I was talking to Zack the other day about what to do with my wife’s clothing after she dies.
Normally, I am a purger. Whenever we moved or downsized in the past, I got rid of stuff quickly. If I hadn’t seen or used it for a year I got rid of it.
But this time it’s different.
I don’t want to purge my house of my wife’s stuff.
Some of it brings back great memories:
- Her hippy jeans with the bright red flowers that she wore when we first dated back in 1989
- Her tight skirts and miniskirts that drove me me wild for years.
- Her leather jacket, her soft sweaters and on and on…
But there’s no way I’m keeping everything. She’s got two closets and three dressers packed with clothing.
Another thing that made me pause happened a few days before she entered inpatient hospice.
Ellen asked me to send her favorite sweater to her beloved friend Lindsay. Ellen said it’s one of her favorites and she smiled to think of Lindsay wrapping herself up in it to ward off chilly evenings.
Then she asked me to send her winter jacket, hat and gloves to my son’s ex-girlfriend who had borrowed these for a vacation to New England a few years earlier.
Then she gave an entire bag of cool belts to my son’s current girlfriend. She said, “She’s artsy, creative and skinny. I think she’ll be able to wear some of these.”

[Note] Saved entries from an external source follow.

<file path="src/rtl/variance_norm_scheduler.sv">
// variance_norm_scheduler
// Hands the two variance-cache banks (A/B) to the window-fill producer in turn,
// launches the normalisation calculator on each filled bank in order, and returns
// the factor with its window tag on a valid/ready output before freeing the bank.
//
// Handshakes:
//   res_valid/res_ready : a result moves when res_valid && res_ready are both high
//                         on a rising clk edge. Once raised, res_valid and its
//                         payload stay unchanged until that transfer happens.
//   calc_start/calc_taken: one-cycle pulses. calc_valid is expected to stay high
//                         until the scheduler has captured the result; calc_taken
//                         then confirms the capture back to the calculator.
//   fill_gnt/fill_done : fill_gnt is a one-cycle pulse naming fill_bank; the
//                         producer answers with fill_done (plus fill_tag) once the
//                         bank is written.
// dbg_state exposes the calculator FSM state for observation.
module variance_norm_scheduler #(
  parameter int FIXEDBITS = 32,
  parameter int TAGW      = 16,
  parameter int TIMEOUT   = 255
) (
  input  logic                 clk,
  input  logic                 resetn,
  input  logic                 fill_req,
  output logic                 fill_gnt,
  output logic                 fill_bank,
  input  logic                 fill_done,
  input  logic [TAGW-1:0]      fill_tag,
  input  logic                 calc_ready,
  output logic                 calc_start,
  output logic                 calc_dblbuf,
  input  logic                 calc_valid,
  input  logic [FIXEDBITS-1:0] calc_result,
  output logic                 calc_taken,
  output logic                 res_valid,
  input  logic                 res_ready,
  output logic [FIXEDBITS-1:0] res_factor,
  output logic [TAGW-1:0]      res_tag,
  output logic                 busy,
  output logic                 timeout_err,
  output logic [1:0]           dbg_state
);

  localparam int CW = $clog2(TIMEOUT + 1);

  typedef enum logic [1:0] {S_IDLE, S_LAUNCH, S_WAIT, S_DRAIN} state_t;
  typedef enum logic [1:0] {B_FREE, B_FILLING, B_FULL, B_CALC} bank_t;

  state_t                 r_state, w_state;
  bank_t                  r_bank [2];
  bank_t                  w_bank [2];
  logic [TAGW-1:0]        r_tag [2];
  logic [TAGW-1:0]        w_tag [2];
  logic                   r_fill_ptr, w_fill_ptr;
  logic                   r_calc_ptr, w_calc_ptr;
  logic                   r_fill_gnt, w_fill_gnt;
  logic                   r_fill_bank, w_fill_bank;
  logic                   r_calc_start, w_calc_start;
  logic                   r_calc_dblbuf, w_calc_dblbuf;
  logic                   r_calc_taken, w_calc_taken;
  logic                   r_res_valid, w_res_valid;
  logic [FIXEDBITS-1:0]   r_res_factor, w_res_factor;
  logic [TAGW-1:0]        r_res_tag, w_res_tag;
  logic                   r_busy, w_busy;
  logic                   r_timeout_err, w_timeout_err;
  logic [CW-1:0]          r_to_cnt, w_to_cnt;
  logic                   w_any_filling;
  logic                   w_slot_free;

  // Calculator FSM state register
  always_ff @(posedge clk) begin
    if (!resetn) r_state <= S_IDLE;
    else         r_state <= w_state;
  end

  // Next state for the FSM, bank bookkeeping and every registered output
  always_comb begin
    w_state       = r_state;
    w_bank        = r_bank;
    w_tag         = r_tag;
    w_fill_ptr    = r_fill_ptr;
    w_calc_ptr    = r_calc_ptr;
    w_fill_gnt    = 1'b0;
    w_fill_bank   = r_fill_bank;
    w_calc_start  = 1'b0;
    w_calc_dblbuf = r_calc_dblbuf;
    w_calc_taken  = 1'b0;
    w_res_valid   = r_res_valid;
    w_res_factor  = r_res_factor;
    w_res_tag     = r_res_tag;
    w_to_cnt      = r_to_cnt;
    w_timeout_err = r_timeout_err;
    w_any_filling = (r_bank[0] == B_FILLING) || (r_bank[1] == B_FILLING);
    w_slot_free   = !r_res_valid || res_ready;

    // Fill side: the FILLING bank is always the one under fill_ptr, since the
    // pointer only moves when that fill completes. Grant and done are exclusive.
    if (fill_req && (r_bank[r_fill_ptr] == B_FREE) && !w_any_filling) begin
      w_fill_gnt         = 1'b1;
      w_fill_bank        = r_fill_ptr;
      w_bank[r_fill_ptr] = B_FILLING;
    end else if (fill_done && w_any_filling) begin
      w_bank[r_fill_ptr] = B_FULL;
      w_tag[r_fill_ptr]  = fill_tag;
      w_fill_ptr         = ~r_fill_ptr;
    end

    // Downstream transfer empties the slot; a capture below may refill it
    if (r_res_valid && res_ready) w_res_valid = 1'b0;

    // Calc side only touches FULL/CALC banks, so it never collides with fill side
    case (r_state)
      S_IDLE: begin
        if ((r_bank[r_calc_ptr] == B_FULL) && calc_ready) begin
          w_state       = S_LAUNCH;
          w_calc_start  = 1'b1;
          w_calc_dblbuf = r_calc_ptr;
        end
      end
      S_LAUNCH: begin
        w_bank[r_calc_ptr] = B_CALC;
        w_to_cnt           = '0;
        w_state            = S_WAIT;
      end
      S_WAIT: begin
        if (calc_valid) begin
          // A blocked result freezes the timeout counter
          if (w_slot_free) begin
            w_state      = S_DRAIN;
            w_res_valid  = 1'b1;
            w_res_factor = calc_result;
            w_res_tag    = r_tag[r_calc_ptr];
          end
        end else if (r_to_cnt != CW'(TIMEOUT)) begin
          w_to_cnt = r_to_cnt + 1'b1;
          if (r_to_cnt == CW'(TIMEOUT - 1)) w_timeout_err = 1'b1;
        end
      end
      S_DRAIN: begin
        w_calc_taken       = 1'b1;
        w_bank[r_calc_ptr] = B_FREE;
        w_calc_ptr         = ~r_calc_ptr;
        w_state            = S_IDLE;
      end
      default: w_state = S_IDLE;
    endcase

    w_busy = (w_bank[0] != B_FREE) || (w_bank[1] != B_FREE) || w_res_valid;
  end

  // Bank bookkeeping, pointers, timeout counter and output registers
  always_ff @(posedge clk) begin
    if (!resetn) begin
      r_bank[0]     <= B_FREE;
      r_bank[1]     <= B_FREE;
      r_tag[0]      <= '0;
      r_tag[1]      <= '0;
      r_fill_ptr    <= 1'b0;
      r_calc_ptr    <= 1'b0;
      r_fill_gnt    <= 1'b0;
      r_fill_bank   <= 1'b0;
      r_calc_start  <= 1'b0;
      r_calc_dblbuf <= 1'b0;
      r_calc_taken  <= 1'b0;
      r_res_valid   <= 1'b0;
      r_res_factor  <= '0;
      r_res_tag     <= '0;
      r_busy        <= 1'b0;
      r_timeout_err <= 1'b0;
      r_to_cnt      <= '0;
    end else begin
      r_bank        <= w_bank;
      r_tag         <= w_tag;
      r_fill_ptr    <= w_fill_ptr;
      r_calc_ptr    <= w_calc_ptr;
      r_fill_gnt    <= w_fill_gnt;
      r_fill_bank   <= w_fill_bank;
      r_calc_start  <= w_calc_start;
      r_calc_dblbuf <= w_calc_dblbuf;
      r_calc_taken  <= w_calc_taken;
      r_res_valid   <= w_res_valid;
      r_res_factor  <= w_res_factor;
      r_res_tag     <= w_res_tag;
      r_busy        <= w_busy;
      r_timeout_err <= w_timeout_err;
      r_to_cnt      <= w_to_cnt;
    end
  end

  assign fill_gnt    = r_fill_gnt;
  assign fill_bank   = r_fill_bank;
  assign calc_start  = r_calc_start;
  assign calc_dblbuf = r_calc_dblbuf;
  assign calc_taken  = r_calc_taken;
  assign res_valid   = r_res_valid;
  assign res_factor  = r_res_factor;
  assign res_tag     = r_res_tag;
  assign busy        = r_busy;
  assign timeout_err = r_timeout_err;
  assign dbg_state   = r_state;

endmodule

</file>
<file path="config.mk">
export PLATFORM = sky130hd
export DESIGN_NAME = variance_norm_scheduler
export DESIGN_NICKNAME = d
export VERILOG_FILES = /design/src/rtl/variance_norm_scheduler.sv
export SDC_FILE = /design/constraint.sdc
export NUM_CORES = 1
export LEC_CHECK = 0
export ABC_CLOCK_PERIOD_IN_PS = 3000
export BUFFER_PORTS_ARGS = -buffer_cell sky130_fd_sc_hd__buf_4
export CAP_MARGIN = 20
export CORE_UTILIZATION = 40
export CTS_CLUSTER_SIZE = 30
export DETAILED_ROUTE_END_ITERATION = 10
export HOLD_SLACK_MARGIN = 0.02
export SLEW_MARGIN = 20
export SYNTH_ARGS = -nofsm -noshare
export SYNTH_HDL_FRONTEND = slang
export SYNTH_SLANG_ARGS = --single-unit
export TNS_END_PERCENT = 20
</file>
<file path="constraint.sdc">
create_clock -name clk -period 3 [get_ports clk]
set_input_delay 0.15 -clock clk [delete_from_list [all_inputs] [get_ports clk]]
set_output_delay 0.15 -clock clk [all_outputs]
set_load 0.02 [all_outputs]
</file>
-- Word-level counts from Yosys, hierarchy flattened
Cells that the tools add are included.
W data, S select, Z words.
- register bits after elaboration: 104
- bits in latches: 0
- bits in writable memories: 0
- memory bits (read-only): 0
- input port bits: 55
- output and inout port bits: 58
- word-level logic and storage cells: 109
- memories: 0
- add/sub/neg operators: 1
- multipliers: 0
- divide/modulo/power cells: 0
- $lt $le $gt $ge: 4
- equal/unequal tests: 13
- shifts and indexed selects: 0
- mux-type cells: 33
- bitwise logic cells: 15
- reduce and logical (&&, ||, !) cells: 25
- operators with widths (cell ; number):
    $mux W16 ; 4
    $bwmux W32 ; 1
    $mux W2 ; 11
    $demux W16 S1 ; 1
    $mux W8 ; 2
    $pmux W8 S2 ; 1
    $ne A2 B2 Y1 const B ; 5
    $reduce_and A3 Y1 ; 3
    $add A8 B1 Y8 const B ; 1
    $eq A8 B8 Y1 const B ; 1
    $mux W4 ; 2
    $ne A8 B8 Y1 const B ; 1
    $pmux W2 S4 ; 1
    $pmux W4 S2 ; 1
    $logic_and A1 B1 Y1 ; 7
    $mux W1 ; 7
    $eq A2 B1 Y1 const B ; 3
    $eq A2 B2 Y1 const B ; 3
    $reduce_and A2 Y1 ; 3
    $reduce_bool A2 Y1 ; 3
    $and A2 B2 Y2 ; 2
    $and A4 B4 Y4 ; 1
    $demux W2 S1 ; 2
    $ge A2 B2 Y1 const B ; 2
    other kinds (11) ; 23

-- Logic depth before layout (Yosys ltp)
Gate-level depths: netlist of the first run.
- word-level depth: 14
- depth in mapped cells: 8
- depth with buffers taken out: 6

-- Worst setup path after synthesis of the first run
Ideal clock, no wire load.
- kind: flip-flop to flip-flop
- from: register r_state[0], in the netlist dbg_state[0]
- to: register r_to_cnt[6]
- library setup time: 70 ps
- arrival time: 1843 ps
- data required time: 2930 ps
- slack: 1087 ps
- stages on the path, launching flop included: 7
- path buffers: 0
- clock period less this slack: 1913 ps
- cell sequence: dfxtp_1 inv_1 ha_1 and2b_2 nor3_2 or4_1 a21oi_1
- word-level cells in the longest chain between the ends: 3
- elaborated cells on any way between the ends: 7
- those cells by class: eq/ne: 4; mux: 1; reduce/logical: 2
- RTL lines (element ; line ; source):
    start, declared ; 49 ; state_t r_state, w_state;
    start signal, assigned ; 73 ; else r_state <= w_state;
    $eq A2 B2 Y1 / $eq A2 B1 Y1 (equally long branches) ; 112 ; case (r_state)
    $ne A2 B2 Y1 (no line) / $reduce_bool A2 Y1 (equally long branches) ; -- ;
    $reduce_and A3 Y1 (no line) ; -- ;
    end signal, assigned ; 186 ; r_to_cnt <= w_to_cnt;
    end, declared ; 66 ; logic [CW-1:0] r_to_cnt, w_to_cnt;
Several ways; a longest one is shown, not always the timed one.
A chain may end at the register's enable or synchronous reset.

-- Worst setup path in the final report of the first run
- from: register r_state[0], in the netlist dbg_state[0]
- to: register r_res_tag[6], in the netlist res_tag[6]
- word-level cells in the longest chain between the ends: 2
- RTL lines (element ; line ; source):
    $eq A2 B2 Y1 ; 112 ;
    $reduce_and A3 Y1 (no line) ; -- ;
    end signal, assigned ; 183 ; r_res_tag <= w_res_tag;
    end, declared ; 63 ; logic [TAGW-1:0] r_res_tag, w_res_tag;
Every way passes these cells.

==> results.rst, run 1 <==
.. list-table::
   :header-rows: 1

   * - Metric
     - Value
   * - Max Used Layer
     - met4
   * - Post-synth top flop
     - sky130_fd_sc_hd__dfxtp_1
   * - Die Y
     - 104 um
   * - Via count of the first global-routing pass
     - 3,296
   * - Post-synth top area cell
     - sky130_fd_sc_hd__dfxtp_1
   * - Sequential Power Share
     - 46.4%
   * - Total I/O pin count
     - 113
   * - Global-route wire length before repair
     - approximately 16,000 um
   * - Final Wtd Congestion
     - 0.787
   * - Total CTS buffers
     - 9
   * - Number of nets with antenna violations after detailed routing
     - 0
   * - Number of nets at the end of the flow
     - between 600 and 700
   * - Total congestion overflow after global routing
     - 0
   * - Internal power component
     - about 2.4 mW
   * - Number of detailed-routing iterations run before antenna repair
     - 4
   * - Placeable Area
     - 10,200 um2
   * - Power per unit of standard cell area
     - 638 nW/um2
   * - Total routing usage reported by global routing
     - 18.0%
   * - Count of state elements after synthesis
     - 104
   * - Number of DRC markers in iteration 0
     - roughly 150
   * - Max-slew violation count
     - 0
   * - Final period utilization
     - 66.7%
   * - Switching share of total power
     - 34.5%
   * - Average footprint of a synthesized cell
     - 8.72 um2
   * - Part of the total power dissipated in combinational logic
     - 30.4%
   * - Quantity of I/O buffers inserted on ports
     - 112
   * - Number of distinct standard cells referenced by the synthesized netlist
     - 54
   * - Met2 routed WL
     - 4470 um
   * - FF-to-FF path depth
     - 7
   * - Count of flip-flops with a built-in enable after synthesis
     - 0
   * - Status
     - finished, final reports clean
   * - Post-Synth Simple-Gate Area
     - around 20%
   * - Cell Rows
     - 37
   * - Sum Neg Setup Slack
     - 0 ps
   * - Total via count in the routed design
     - 3,629
   * - Net count of the mapped netlist
     - 543
   * - Final std cells w/o fill
     - 753
   * - NetSw
     - 1.24 mW
   * - HPWL after DPL
     - about 6200 um
   * - Total clock sinks
     - 104
   * - Clock network fraction of design power
     - 23.1%
   * - Post-route minimum period
     - roughly 2000 ps
   * - Number of cells traversed by the worst hold path
     - 3
   * - Met1 Wirelength
     - 4600 um
   * - Portion of the post-synthesis area used by sequential elements
     - a little under 50%
   * - Tightest Pin Transition
     - 638 ps
   * - Clk slew on worst S/H paths
     - ~110 ps
   * - RR Endpoint
     - res_tag[6]$_SDFFE_PN0P_
   * - Fin. Hold Viols
     - 0
   * - Reg area
     - 2080 um2
   * - Top area cells in the synthesized netlist
     - sky130_fd_sc_hd__dfxtp_1 50%, sky130_fd_sc_hd__nand2_1 9.8%, sky130_fd_sc_hd__mux2i_1 7.9%, sky130_fd_sc_hd__a21oi_1 7.2%, sky130_fd_sc_hd__nor2_1 3.6%
   * - Leading cell type in the layout, fill and taps excluded
     - sky130_fd_sc_hd__buf_4
   * - Sum of met3 wire segment lengths after detailed routing
     - 465 um
   * - Placed cells
     - 706
   * - Pwr Total
     - roughly 3.6 mW
   * - Ratio of cells with drive above 1 in the final layout
     - 23.8%
   * - Largest net degree at the start of global routing
     - 65
   * - Maximum frequency from static timing analysis
     - between 400 and 500 MHz
   * - Yosys warning total
     - 0
   * - Critical R2R Launch
     - dbg_state[0]$_SDFFE_PN0P_
   * - Share of synthesized cell area in full adder, half adder and majority cells
     - 2.09%
   * - Peak VDD IR
     - about 0.00032 V
   * - Max-slew headroom at the worst pin
     - around 57%
   * - Hold Crit Endpoint
     - r_tag[13]$_SDFFE_PN0P_
   * - Most frequent cells in the layout
     - 117 x sky130_fd_sc_hd__buf_4, 109 x sky130_fd_sc_hd__nand2_1, 104 x sky130_fd_sc_hd__dfxtp_1
   * - Wire length per cell
     - approximately 13 um
   * - Number of antenna violations at the first check in global routing
     - 0
   * - Clk Latency, worst-skew pair
     - 360 ps
   * - Die span in x
     - 104 um
   * - Multi-input gate area
     - approximately 2000 um2
   * - Leakage dissipation
     - about 2.3 nW
   * - Class of the most critical setup path
     - reg -> reg
   * - TritonCTS clock tree
     - built
   * - Kind of start point of the critical path
     - flop
   * - Average via count per standard cell
     - about 4.8
   * - Worst reg-to-reg setup slack
     - around 1000 ps
   * - Compound-Gate Fraction of Synth Area
     - 15.9%
   * - Combined area of all synthesized cells
     - ~4200 um2
   * - Die footprint
     - 10,900 um2
   * - Area of all placed cells without fillers
     - 5630 um2
   * - Post-route worst hold slack
     - 35.7 ps
   * - Synthesis-to-finish area growth
     - 34.3%
   * - Fraction of synthesized cell area in xor and xnor cells
     - 0.209%
   * - Placed instance area
     - between 5000 and 6000 um2
   * - Async set-reset flop share out of synthesis
     - 0%
   * - Layout Skew
     - 13.7 ps
   * - Unrepaired setup endpoints after global routing
     - no
   * - Largest fanout on the critical path
     - 64
   * - Deepest level of the CTS H-tree
     - 3
   * - Mux contribution to synthesized area
     - 8.15%
   * - Clock tree root driver cell
     - sky130_fd_sc_hd__clkbuf_8
   * - Initial Util
     - 41.0%
   * - # fillers
     - around 960
   * - Start point of the worst hold path
     - fill_tag[13]
   * - Max_cap viols
     - 0
   * - Crit path arrival time
     - around 2300 ps
   * - Final Setup Violations
     - 0
   * - Combinational family with the most area after synthesis
     - simple AND/OR/NAND/NOR gates
   * - Critical path required time
     - 3280 ps
   * - Post-route DRC
     - 0
   * - Number of diodes added for antenna fixing
     - 0
   * - Crit path capture type
     - flop
   * - Cell count after synthesis
     - 481
   * - Classification of the worst-slack hold path
     - in -> reg
   * - Post-synth top area share
     - 49.7%
   * - Maximum clock insertion buffer count
     - 2
   * - Crit path from
     - dbg_state[0]$_SDFFE_PN0P_
   * - Detailed-route wire length
     - 9600 um
## stage by stage
stage	utilization (%)	setup slack (ps)
floorplan	-	1090
global placement	50.2	1130
detailed placement	50.2	1010
CTS	55.1	989
global route	55.1	773
finish	55.1	998
## area by class of cell
class | count | area share, %
Multi-Input combinational cell | 339 | 34.7
Timing Repair Buffer | 149 | 21.5
Clock inverter | 7 | 1.11
Sequential cell | 104 | 37.0
Tap cell | 136 | 3.02
Clock buffer | 9 | 2.20
Inverter | 9 | 0.600
## worst max-delay path: stages, from the launching register on
cell and delay, ps:
sky130_fd_sc_hd__dfxtp_1 370, sky130_fd_sc_hd__inv_1 120, sky130_fd_sc_hd__ha_1 280, sky130_fd_sc_hd__nand2_1 170, sky130_fd_sc_hd__nor2b_4 130, sky130_fd_sc_hd__buf_4 500, sky130_fd_sc_hd__nor2_1 80, sky130_fd_sc_hd__a211oi_1 240
## registers in the layout (all words and copies together) (netlist names)
register,cells
calc_dblbuf,1
calc_taken,1
timeout_err,1
fill_bank,1
res_factor,32
r_bank,4
r_fill_ptr,1
r_calc_ptr,1
calc_start,1
fill_gnt,1
r_to_cnt,8
busy,1
r_tag,32
res_tag,16
dbg_state,2
res_valid,1
## per-layer routing
layer,vias up,global-route usage [%]
met5,-,0
met1,1631,24.1
li1,1902,-
met2,91,29.0
met3,5,3.51
met4,0,5.51
## worst max-delay path by stage
| stage | to | cells past startpoint |
|---|---|---|
| 3_5_place_dp | res_tag[7]$_SDFFE_PN0P_ | 7 |
| 3_3_place_gp | res_tag[8]$_SDFFE_PN0P_ | 7 |
| 2_1_floorplan | r_to_cnt[6]$_SDFFE_PN0P_ | 6 |
| 5_1_grt | res_tag[0]$_SDFFE_PN0P_ | 7 |
| 4_1_cts | res_tag[7]$_SDFFE_PN0P_ | 7 |
| 6_report | res_tag[6]$_SDFFE_PN0P_ | 7 |
## power by group through the flow
stage / Combinational, mW / Sequential [mW] / Clock (mW)
2_1_floorplan: 0.609 / 1.79 / 0
6_report: 1.09 / 1.67 / 0.831
4_1_cts: 1.11 / 1.67 / 0.873
3_5_place_dp: 1.07 / 1.70 / 0
5_1_grt: 1.21 / 1.69 / 0.932
3_3_place_gp: 1.06 / 1.69 / 0
## cells by family (layout without fill, tap and decap cells)
logic type	count (synthesis)	in the layout
AND/OR/NAND/NOR	189	189
XOR/XNOR	1	1
flip-flops	104	104
buffers and inverters	38	174
adder cells (fa/ha/maj)	7	7
multiplexers	34	34
AO/OA/AOI/OAI	108	108
## Yosys cell counts (2+ instances only)
cell	n
sky130_fd_sc_hd__nand2_1	109
sky130_fd_sc_hd__dfxtp_1	104
sky130_fd_sc_hd__a21oi_1	60
sky130_fd_sc_hd__nor2_1	40
sky130_fd_sc_hd__mux2i_1	33
sky130_fd_sc_hd__a211oi_1	16
sky130_fd_sc_hd__buf_2	13
sky130_fd_sc_hd__clkbuf_1	12
sky130_fd_sc_hd__o21ai_0	9
sky130_fd_sc_hd__inv_1	8
sky130_fd_sc_hd__ha_1	7
sky130_fd_sc_hd__nand3_1	6
sky130_fd_sc_hd__nor2b_1	6
sky130_fd_sc_hd__nand2b_1	4
sky130_fd_sc_hd__a31oi_1	3
sky130_fd_sc_hd__nand4_1	3
sky130_fd_sc_hd__or3_1	3
sky130_fd_sc_hd__and2_1	2
sky130_fd_sc_hd__buf_1	2
sky130_fd_sc_hd__buf_4	2
sky130_fd_sc_hd__nand3b_1	2
sky130_fd_sc_hd__nand4b_1	2
sky130_fd_sc_hd__o21a_1	2
sky130_fd_sc_hd__o31ai_1	2
sky130_fd_sc_hd__or4_1	2
## timing repair
| action | 4_1_cts | 5_1_grt |
|---|---|---|
| hold buffers | 31 | 0 |
| setup buffers | 0 | 0 |
| endpoints found under the hold margin | 38 | 0 |
| resized for setup | 0 | 0 |
Power figures use the tool's default switching activity.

Ellen wrote goodbye letters to each of them to include with the gifts. She smiled when I sent them.
I was surprised by this flurry of activity. Ellen had been in agony for over a week at the time. She could no longer sleep because the pain was unrelenting. She couldn’t stand without assistance. She couldn’t eat. She paced, rocked and moaned with pain 24/7.
And yet, she still was thinking of others up until the end.
With an unexpected surge of energy, Ellen got up and opened up her dresser.
“I’m going to sort through my clothes. The stuff I love, I want you to give to someone special. The rest, you can donate to charity.”
She started sorting out clothes onto the bed into keep, donate and give to someone special.
Tragically, like always, her pain incapacitated her once again. This time, she didn’t recover.
Which brings us back to my conversation with Zack.
I told him I planned to donate a lot of Ellen’s clothes to Goodwill or Broward Outreach. But that I wanted to keep her favorites to give to someone special. I said, I’m not sure who that will be, so I’ll just hang onto this stuff until we run into those women.
He said,
“Let’s create a shopping event for a woman’s charity. We’ll setup all of Mom’s clothes on racks and tables. Then each woman can walk through and ‘shop’ for a complete outfit. She’ll put it on and I’ll do a professional photo shoot for each woman. The women get a free outfit, a professional photo shoot and a fun experience. Then I’ll put the photos together as an art project that we can remember Mom by.”
Genius.
I love it.
We help a charity. We memorialize my wife. We see a part of her of her carry on through these women.
This project will take some work for me and Zack. I’m sure we’ll forge new bonds, share some laughs and shed some tears as we sort through his mother’s stuff and make this happen.
But it is so much more meaningful than just gathering up her stuff in trash bags and dumping it off at goodwill.
So we’re going to do it. When we do, you’ll read about it here.